(Work item):
Which lines in the records below mention the word "wins"? Copy each one out.

--- START ---

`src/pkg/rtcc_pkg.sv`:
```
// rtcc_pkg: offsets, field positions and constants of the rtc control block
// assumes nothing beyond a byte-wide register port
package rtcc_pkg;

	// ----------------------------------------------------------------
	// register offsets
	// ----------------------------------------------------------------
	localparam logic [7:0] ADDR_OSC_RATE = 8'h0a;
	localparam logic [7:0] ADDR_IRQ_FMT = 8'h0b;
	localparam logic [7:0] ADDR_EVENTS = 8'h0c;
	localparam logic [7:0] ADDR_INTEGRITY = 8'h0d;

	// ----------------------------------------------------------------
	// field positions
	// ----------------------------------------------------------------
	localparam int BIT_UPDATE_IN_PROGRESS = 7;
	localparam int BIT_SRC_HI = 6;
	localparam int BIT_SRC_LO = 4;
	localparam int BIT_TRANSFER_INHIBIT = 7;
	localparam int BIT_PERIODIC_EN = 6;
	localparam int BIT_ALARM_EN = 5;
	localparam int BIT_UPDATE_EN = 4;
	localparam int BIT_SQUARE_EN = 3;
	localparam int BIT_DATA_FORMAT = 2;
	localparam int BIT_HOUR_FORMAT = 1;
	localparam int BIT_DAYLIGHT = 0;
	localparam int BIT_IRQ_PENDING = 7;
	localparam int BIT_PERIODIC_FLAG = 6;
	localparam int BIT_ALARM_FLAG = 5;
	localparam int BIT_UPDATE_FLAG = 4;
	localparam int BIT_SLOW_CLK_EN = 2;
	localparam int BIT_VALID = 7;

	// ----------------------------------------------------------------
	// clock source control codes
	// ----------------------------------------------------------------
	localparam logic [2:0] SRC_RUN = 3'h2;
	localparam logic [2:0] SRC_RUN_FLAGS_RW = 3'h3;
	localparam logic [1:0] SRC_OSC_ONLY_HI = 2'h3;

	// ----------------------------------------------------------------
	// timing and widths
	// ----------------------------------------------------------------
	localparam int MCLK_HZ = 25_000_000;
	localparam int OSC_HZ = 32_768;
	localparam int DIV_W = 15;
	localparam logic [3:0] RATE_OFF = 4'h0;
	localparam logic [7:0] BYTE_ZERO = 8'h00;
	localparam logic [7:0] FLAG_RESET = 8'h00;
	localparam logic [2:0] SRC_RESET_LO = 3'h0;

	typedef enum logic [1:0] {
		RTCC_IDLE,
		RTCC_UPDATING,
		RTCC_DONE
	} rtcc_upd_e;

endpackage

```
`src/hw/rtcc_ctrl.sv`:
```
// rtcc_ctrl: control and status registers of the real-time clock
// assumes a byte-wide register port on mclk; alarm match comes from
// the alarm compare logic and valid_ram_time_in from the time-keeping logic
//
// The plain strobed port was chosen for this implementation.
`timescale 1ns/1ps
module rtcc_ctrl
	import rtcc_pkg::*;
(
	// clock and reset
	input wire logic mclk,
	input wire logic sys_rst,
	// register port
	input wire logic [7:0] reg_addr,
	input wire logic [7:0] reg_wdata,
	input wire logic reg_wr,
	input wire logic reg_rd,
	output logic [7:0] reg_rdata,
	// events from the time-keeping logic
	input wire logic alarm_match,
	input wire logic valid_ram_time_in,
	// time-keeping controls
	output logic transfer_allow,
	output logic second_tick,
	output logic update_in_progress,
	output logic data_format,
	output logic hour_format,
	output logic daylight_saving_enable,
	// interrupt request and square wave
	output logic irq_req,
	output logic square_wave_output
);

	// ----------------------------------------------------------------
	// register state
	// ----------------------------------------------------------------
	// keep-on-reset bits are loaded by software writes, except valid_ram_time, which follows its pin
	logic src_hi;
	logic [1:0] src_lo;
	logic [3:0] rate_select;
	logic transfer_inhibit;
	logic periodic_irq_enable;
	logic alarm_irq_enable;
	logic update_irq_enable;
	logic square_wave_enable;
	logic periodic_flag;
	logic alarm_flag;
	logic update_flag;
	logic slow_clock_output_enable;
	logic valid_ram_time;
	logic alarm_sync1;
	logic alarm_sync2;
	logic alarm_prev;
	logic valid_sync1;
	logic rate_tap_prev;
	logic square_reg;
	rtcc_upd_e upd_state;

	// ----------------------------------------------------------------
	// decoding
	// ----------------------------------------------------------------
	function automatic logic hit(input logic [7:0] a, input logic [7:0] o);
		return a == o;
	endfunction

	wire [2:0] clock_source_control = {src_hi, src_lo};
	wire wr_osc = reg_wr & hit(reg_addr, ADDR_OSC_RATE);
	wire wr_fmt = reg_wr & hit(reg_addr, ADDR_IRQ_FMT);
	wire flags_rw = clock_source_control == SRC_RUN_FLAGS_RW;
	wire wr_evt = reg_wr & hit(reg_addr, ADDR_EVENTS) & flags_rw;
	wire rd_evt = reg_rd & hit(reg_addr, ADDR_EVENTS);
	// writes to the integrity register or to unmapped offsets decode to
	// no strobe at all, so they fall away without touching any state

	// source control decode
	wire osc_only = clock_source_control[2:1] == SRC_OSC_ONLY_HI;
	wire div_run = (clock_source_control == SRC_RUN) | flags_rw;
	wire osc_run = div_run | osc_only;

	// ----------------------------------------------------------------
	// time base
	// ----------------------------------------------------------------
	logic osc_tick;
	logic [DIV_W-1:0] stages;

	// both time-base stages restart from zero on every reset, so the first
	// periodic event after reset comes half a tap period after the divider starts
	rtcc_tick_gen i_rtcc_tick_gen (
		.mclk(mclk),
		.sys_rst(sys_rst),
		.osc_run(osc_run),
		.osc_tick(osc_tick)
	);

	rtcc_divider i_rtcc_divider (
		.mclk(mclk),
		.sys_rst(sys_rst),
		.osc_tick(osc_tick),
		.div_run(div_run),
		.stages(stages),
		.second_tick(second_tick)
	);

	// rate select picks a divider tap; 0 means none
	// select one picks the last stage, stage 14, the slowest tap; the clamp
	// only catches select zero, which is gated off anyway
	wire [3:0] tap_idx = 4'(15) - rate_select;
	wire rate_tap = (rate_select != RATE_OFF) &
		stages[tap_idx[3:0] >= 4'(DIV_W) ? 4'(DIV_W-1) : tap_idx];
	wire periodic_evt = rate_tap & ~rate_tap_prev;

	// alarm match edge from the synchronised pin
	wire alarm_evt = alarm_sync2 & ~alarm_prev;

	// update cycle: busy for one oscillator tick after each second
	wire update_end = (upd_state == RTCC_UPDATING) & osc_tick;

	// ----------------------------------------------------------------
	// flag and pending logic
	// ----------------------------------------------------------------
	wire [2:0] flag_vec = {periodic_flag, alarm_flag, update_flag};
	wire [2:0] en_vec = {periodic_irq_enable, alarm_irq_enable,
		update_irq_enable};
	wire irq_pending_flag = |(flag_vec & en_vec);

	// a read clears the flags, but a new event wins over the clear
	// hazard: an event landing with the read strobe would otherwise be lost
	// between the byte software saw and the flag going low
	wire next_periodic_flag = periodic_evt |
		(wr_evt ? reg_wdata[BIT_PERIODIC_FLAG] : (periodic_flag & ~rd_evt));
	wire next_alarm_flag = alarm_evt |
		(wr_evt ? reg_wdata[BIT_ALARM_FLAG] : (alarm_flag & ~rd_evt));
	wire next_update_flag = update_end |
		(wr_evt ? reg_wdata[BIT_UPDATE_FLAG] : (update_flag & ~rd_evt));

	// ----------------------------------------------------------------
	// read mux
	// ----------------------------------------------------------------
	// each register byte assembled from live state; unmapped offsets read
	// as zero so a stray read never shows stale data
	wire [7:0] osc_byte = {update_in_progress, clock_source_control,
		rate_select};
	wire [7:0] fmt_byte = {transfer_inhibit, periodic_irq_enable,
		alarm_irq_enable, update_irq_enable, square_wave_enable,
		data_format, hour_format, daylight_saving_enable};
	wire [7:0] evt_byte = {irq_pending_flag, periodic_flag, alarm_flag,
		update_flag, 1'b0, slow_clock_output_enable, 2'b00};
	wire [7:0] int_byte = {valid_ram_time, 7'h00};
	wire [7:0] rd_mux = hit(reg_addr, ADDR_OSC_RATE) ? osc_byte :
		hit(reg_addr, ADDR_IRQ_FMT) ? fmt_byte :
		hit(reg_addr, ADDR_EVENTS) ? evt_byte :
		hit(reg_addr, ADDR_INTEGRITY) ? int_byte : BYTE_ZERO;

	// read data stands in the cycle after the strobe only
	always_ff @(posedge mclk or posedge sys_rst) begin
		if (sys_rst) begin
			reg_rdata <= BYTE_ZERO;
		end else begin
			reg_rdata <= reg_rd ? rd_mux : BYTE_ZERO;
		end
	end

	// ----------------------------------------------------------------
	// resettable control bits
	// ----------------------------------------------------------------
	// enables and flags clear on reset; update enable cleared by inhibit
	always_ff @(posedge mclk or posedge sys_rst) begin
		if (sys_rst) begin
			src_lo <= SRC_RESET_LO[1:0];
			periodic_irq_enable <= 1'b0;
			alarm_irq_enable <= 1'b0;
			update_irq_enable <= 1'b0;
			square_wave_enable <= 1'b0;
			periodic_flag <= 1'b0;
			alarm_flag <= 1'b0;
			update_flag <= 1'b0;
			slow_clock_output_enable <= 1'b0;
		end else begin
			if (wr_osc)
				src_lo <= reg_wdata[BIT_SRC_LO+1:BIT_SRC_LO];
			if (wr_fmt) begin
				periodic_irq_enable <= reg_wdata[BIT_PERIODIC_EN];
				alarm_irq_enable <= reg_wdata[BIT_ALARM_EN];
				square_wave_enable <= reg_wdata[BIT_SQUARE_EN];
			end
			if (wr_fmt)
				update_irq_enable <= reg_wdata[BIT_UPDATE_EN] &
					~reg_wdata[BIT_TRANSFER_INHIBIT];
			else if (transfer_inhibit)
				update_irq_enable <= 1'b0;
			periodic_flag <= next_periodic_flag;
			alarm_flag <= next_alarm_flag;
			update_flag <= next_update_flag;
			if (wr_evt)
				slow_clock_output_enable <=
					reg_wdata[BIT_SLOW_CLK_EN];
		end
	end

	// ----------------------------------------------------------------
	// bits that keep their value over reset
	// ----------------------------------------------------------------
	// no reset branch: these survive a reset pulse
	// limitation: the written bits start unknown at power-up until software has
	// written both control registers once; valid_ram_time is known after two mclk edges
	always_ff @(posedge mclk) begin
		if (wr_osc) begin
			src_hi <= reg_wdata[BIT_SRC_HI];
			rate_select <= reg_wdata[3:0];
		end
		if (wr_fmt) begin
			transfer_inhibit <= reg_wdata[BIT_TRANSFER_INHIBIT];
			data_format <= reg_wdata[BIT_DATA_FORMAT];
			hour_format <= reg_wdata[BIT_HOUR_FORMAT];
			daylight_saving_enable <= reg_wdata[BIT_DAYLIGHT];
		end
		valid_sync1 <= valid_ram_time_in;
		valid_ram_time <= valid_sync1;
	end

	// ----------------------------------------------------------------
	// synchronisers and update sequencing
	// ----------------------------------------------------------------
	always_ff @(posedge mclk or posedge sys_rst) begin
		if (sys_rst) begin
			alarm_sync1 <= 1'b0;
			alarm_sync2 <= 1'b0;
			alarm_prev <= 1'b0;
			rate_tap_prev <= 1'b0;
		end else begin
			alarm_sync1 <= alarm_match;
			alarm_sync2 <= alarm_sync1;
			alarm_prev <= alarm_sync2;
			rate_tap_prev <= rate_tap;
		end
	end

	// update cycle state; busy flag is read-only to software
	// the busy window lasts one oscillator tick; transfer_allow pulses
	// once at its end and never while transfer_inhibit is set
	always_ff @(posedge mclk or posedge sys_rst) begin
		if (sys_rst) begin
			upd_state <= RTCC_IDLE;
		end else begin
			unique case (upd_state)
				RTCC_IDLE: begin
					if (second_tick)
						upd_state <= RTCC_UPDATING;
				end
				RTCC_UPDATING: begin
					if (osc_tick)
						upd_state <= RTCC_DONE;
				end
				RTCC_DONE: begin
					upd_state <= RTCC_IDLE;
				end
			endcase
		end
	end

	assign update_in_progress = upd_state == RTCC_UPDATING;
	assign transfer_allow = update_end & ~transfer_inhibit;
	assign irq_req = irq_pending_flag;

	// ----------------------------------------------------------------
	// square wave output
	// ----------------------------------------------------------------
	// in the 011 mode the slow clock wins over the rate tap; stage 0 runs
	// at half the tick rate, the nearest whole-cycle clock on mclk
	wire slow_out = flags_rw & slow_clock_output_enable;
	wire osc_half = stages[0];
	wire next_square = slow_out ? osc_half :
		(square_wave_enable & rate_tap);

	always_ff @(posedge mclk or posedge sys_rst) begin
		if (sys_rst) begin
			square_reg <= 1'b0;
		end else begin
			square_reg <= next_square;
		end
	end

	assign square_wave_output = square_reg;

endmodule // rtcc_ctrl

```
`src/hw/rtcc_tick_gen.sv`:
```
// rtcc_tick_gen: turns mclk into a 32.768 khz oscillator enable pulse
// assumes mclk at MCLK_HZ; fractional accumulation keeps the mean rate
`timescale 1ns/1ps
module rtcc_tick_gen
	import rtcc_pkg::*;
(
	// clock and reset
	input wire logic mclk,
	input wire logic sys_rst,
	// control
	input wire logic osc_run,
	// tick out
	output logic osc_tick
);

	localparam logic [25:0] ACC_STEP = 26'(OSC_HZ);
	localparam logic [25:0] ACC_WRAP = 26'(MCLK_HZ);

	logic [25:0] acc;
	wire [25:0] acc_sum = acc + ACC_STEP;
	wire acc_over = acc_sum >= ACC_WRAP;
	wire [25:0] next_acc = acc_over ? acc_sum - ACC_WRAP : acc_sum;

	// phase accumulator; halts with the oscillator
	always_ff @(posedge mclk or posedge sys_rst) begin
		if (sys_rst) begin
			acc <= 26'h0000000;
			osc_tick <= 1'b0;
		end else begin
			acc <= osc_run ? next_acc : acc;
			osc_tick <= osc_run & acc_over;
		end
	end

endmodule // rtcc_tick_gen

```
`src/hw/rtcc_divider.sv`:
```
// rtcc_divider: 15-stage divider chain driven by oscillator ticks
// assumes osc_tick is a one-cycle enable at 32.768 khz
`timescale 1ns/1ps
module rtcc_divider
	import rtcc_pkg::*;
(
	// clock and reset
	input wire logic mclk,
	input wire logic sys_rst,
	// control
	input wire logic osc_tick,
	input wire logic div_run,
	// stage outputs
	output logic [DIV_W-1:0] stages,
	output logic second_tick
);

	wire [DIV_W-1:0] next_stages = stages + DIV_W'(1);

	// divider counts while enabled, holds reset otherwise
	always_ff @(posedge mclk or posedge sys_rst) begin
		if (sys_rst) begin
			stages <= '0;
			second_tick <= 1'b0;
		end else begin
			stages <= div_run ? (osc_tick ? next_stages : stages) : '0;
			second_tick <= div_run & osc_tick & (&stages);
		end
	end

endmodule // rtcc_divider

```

--- END ---

(Solution for this problem):
	// a read clears the flags, but a new event wins over the clear
	// in the 011 mode the slow clock wins over the rate tap; stage 0 runs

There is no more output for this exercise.